### TO DO
The lines to copy from the data below are those that hold the string "unchanged".

━━ RECORDED INFORMATION

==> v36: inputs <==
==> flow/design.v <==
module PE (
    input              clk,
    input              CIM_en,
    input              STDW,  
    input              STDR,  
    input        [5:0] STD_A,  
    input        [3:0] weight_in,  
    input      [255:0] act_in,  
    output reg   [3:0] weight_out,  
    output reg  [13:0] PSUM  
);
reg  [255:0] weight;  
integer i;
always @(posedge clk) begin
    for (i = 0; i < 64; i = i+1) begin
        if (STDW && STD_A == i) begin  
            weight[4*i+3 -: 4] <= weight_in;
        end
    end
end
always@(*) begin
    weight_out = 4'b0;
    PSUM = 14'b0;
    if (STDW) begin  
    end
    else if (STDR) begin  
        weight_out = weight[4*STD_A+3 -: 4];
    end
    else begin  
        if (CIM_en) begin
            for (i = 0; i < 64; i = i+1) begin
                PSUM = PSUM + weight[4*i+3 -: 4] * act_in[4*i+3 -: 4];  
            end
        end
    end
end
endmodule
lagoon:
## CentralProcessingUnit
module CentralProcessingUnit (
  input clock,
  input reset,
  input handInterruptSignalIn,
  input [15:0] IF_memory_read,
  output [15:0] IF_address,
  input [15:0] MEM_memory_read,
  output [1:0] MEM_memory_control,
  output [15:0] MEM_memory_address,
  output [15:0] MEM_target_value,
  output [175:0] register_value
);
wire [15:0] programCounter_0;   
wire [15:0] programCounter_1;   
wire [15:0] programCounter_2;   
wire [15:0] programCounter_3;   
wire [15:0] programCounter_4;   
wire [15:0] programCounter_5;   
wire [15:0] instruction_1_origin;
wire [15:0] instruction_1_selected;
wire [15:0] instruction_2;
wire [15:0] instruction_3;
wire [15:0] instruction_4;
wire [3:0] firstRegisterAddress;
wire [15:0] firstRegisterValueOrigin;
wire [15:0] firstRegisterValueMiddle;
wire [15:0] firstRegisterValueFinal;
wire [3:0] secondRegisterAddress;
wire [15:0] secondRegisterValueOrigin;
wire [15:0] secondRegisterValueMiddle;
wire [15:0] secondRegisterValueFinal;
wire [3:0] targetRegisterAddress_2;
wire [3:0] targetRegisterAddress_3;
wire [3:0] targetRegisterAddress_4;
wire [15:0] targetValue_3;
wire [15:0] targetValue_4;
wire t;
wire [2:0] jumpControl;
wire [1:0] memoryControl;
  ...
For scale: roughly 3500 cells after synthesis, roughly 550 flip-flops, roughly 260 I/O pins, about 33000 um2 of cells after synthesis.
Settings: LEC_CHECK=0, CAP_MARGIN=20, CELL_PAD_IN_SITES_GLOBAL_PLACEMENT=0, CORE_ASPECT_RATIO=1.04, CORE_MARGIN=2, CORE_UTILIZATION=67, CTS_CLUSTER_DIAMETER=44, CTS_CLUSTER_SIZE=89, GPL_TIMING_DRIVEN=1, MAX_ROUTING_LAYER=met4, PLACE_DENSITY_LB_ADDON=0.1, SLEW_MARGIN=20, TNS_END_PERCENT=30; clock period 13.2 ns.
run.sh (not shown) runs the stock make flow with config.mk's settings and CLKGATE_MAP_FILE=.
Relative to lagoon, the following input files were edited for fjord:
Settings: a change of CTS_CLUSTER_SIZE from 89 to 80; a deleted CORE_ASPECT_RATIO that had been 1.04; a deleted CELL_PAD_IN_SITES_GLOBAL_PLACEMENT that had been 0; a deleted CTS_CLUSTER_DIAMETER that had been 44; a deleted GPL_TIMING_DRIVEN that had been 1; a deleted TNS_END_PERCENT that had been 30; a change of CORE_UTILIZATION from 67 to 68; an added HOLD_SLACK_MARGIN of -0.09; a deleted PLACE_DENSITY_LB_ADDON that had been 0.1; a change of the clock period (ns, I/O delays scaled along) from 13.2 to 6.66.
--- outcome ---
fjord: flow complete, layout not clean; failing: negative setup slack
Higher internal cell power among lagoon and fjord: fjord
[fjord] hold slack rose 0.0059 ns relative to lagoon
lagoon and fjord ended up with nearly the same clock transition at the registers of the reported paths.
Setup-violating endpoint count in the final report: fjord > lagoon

━━━━
━━ RECORDED INFORMATION

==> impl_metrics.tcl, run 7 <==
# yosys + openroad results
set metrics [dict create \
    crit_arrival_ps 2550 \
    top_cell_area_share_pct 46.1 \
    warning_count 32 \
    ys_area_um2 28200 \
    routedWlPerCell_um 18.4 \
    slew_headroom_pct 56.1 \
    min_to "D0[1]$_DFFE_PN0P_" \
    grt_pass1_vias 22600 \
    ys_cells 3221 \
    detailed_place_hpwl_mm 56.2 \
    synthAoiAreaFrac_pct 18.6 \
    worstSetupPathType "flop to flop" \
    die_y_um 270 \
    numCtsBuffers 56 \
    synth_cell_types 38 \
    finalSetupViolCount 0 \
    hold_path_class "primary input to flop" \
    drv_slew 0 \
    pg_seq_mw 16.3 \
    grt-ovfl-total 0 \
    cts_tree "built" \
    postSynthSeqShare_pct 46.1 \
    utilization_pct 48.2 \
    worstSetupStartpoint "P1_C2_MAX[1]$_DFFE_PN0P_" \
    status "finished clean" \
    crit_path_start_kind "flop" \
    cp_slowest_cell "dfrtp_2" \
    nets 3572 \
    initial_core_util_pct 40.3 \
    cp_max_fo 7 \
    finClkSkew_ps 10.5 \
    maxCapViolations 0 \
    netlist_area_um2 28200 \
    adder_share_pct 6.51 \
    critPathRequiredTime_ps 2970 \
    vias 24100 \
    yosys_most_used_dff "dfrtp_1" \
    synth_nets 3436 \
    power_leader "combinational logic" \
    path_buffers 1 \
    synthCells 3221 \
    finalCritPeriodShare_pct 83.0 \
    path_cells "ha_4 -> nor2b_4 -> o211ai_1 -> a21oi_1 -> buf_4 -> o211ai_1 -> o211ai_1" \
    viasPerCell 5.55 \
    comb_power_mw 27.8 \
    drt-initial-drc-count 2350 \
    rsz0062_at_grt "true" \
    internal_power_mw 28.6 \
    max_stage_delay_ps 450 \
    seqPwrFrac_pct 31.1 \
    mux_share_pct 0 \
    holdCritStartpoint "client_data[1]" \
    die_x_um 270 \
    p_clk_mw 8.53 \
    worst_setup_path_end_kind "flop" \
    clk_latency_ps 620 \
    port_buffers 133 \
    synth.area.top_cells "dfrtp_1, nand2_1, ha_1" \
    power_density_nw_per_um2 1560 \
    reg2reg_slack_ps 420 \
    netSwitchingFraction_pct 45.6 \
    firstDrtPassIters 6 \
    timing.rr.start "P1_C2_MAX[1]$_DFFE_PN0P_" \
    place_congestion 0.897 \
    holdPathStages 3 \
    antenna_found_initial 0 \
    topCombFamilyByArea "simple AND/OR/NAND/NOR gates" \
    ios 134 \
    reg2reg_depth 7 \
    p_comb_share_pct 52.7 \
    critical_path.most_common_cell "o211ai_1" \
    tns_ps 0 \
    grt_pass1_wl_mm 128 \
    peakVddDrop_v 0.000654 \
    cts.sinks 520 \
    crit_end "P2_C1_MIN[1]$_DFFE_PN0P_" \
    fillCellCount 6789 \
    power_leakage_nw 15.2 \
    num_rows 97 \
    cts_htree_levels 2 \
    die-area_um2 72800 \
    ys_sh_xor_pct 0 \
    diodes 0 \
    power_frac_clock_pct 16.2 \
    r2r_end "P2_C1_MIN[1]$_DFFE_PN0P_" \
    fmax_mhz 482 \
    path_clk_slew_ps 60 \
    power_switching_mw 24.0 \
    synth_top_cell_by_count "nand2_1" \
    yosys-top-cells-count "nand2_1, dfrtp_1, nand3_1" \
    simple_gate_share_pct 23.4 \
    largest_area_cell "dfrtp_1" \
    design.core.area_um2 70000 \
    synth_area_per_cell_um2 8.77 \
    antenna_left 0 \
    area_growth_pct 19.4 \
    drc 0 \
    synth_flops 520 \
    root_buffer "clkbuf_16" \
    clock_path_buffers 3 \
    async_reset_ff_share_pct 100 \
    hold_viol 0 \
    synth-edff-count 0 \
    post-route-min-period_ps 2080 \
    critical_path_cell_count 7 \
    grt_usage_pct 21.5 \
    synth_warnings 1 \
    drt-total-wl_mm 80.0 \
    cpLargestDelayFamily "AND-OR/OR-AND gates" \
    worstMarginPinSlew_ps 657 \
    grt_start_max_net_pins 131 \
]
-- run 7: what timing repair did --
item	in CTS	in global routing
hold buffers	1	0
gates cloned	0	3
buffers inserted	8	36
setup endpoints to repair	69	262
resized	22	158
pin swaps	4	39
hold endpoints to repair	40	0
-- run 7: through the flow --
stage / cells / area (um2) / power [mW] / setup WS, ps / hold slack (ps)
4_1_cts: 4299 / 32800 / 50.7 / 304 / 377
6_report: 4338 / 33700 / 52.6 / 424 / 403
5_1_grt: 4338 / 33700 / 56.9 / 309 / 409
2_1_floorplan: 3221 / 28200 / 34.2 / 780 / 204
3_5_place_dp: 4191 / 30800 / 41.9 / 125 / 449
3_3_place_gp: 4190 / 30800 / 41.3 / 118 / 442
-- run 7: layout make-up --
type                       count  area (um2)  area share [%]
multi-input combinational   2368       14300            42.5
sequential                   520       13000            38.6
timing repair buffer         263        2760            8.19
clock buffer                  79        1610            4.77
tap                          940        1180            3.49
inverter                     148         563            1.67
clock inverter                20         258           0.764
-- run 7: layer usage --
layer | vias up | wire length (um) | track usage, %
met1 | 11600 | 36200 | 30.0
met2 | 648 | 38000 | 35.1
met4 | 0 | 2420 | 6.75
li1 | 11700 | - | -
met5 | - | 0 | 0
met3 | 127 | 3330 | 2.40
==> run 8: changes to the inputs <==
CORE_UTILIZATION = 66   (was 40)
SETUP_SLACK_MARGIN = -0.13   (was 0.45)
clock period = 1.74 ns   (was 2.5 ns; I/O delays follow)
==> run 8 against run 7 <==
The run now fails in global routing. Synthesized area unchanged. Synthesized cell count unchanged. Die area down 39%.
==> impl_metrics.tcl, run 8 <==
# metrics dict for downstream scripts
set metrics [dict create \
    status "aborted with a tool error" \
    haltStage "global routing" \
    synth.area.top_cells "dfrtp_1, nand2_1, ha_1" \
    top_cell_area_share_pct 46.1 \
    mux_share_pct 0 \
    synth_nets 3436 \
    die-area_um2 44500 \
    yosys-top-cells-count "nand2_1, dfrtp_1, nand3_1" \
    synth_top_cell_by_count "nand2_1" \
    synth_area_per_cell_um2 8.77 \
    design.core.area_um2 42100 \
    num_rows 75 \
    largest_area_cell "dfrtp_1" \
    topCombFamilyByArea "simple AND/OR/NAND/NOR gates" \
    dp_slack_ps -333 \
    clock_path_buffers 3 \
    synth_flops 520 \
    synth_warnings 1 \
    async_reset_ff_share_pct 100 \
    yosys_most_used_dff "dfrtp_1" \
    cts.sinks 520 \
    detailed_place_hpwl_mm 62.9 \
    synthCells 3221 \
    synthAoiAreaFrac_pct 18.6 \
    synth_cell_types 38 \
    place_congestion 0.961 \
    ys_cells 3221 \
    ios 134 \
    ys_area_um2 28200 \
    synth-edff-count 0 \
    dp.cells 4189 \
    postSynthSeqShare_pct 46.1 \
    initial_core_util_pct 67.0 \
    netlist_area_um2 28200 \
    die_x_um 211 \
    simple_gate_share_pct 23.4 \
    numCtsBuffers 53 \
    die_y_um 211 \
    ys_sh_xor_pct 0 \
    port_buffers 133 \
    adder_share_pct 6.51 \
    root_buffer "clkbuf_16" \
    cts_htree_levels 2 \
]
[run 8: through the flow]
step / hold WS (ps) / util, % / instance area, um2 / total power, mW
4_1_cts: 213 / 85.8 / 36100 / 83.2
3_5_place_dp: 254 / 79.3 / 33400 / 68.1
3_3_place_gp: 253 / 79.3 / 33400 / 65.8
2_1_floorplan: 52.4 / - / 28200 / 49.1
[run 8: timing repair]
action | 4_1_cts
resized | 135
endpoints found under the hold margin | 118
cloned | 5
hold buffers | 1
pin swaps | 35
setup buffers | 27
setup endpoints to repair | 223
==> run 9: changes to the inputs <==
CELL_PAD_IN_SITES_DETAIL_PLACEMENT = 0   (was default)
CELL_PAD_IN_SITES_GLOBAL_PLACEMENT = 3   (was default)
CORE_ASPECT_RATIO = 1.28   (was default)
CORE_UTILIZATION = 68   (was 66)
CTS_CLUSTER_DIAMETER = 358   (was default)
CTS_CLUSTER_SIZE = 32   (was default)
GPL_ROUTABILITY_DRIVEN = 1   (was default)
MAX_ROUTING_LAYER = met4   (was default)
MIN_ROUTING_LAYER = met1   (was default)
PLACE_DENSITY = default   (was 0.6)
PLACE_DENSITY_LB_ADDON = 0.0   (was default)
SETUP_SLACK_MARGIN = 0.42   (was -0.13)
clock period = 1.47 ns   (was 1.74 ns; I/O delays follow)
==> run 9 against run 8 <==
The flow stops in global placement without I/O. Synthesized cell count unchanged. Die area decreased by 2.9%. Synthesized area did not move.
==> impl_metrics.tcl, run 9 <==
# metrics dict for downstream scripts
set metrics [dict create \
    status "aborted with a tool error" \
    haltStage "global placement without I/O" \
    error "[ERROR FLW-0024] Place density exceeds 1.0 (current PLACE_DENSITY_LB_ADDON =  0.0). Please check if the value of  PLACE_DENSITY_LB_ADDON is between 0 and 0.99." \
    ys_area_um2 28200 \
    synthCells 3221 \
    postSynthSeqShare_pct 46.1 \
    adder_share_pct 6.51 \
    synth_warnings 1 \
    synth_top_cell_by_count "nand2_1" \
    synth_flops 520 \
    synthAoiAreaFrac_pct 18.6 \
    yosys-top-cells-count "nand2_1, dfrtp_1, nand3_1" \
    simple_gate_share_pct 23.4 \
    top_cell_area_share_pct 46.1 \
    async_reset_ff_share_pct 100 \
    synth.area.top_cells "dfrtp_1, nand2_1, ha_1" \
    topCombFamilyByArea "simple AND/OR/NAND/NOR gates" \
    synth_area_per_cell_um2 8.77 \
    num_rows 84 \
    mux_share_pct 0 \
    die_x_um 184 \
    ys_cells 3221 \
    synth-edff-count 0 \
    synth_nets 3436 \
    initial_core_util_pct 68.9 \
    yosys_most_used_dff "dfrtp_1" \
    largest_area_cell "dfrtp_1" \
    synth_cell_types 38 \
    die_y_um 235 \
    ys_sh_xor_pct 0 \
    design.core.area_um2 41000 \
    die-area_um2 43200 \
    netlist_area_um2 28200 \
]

━━━━

### ANSWER TO THE EXERCISE
The run now fails in global routing. Synthesized area unchanged. Synthesized cell count unchanged. Die area down 39%.
The flow stops in global placement without I/O. Synthesized cell count unchanged. Die area decreased by 2.9%. Synthesized area did not move.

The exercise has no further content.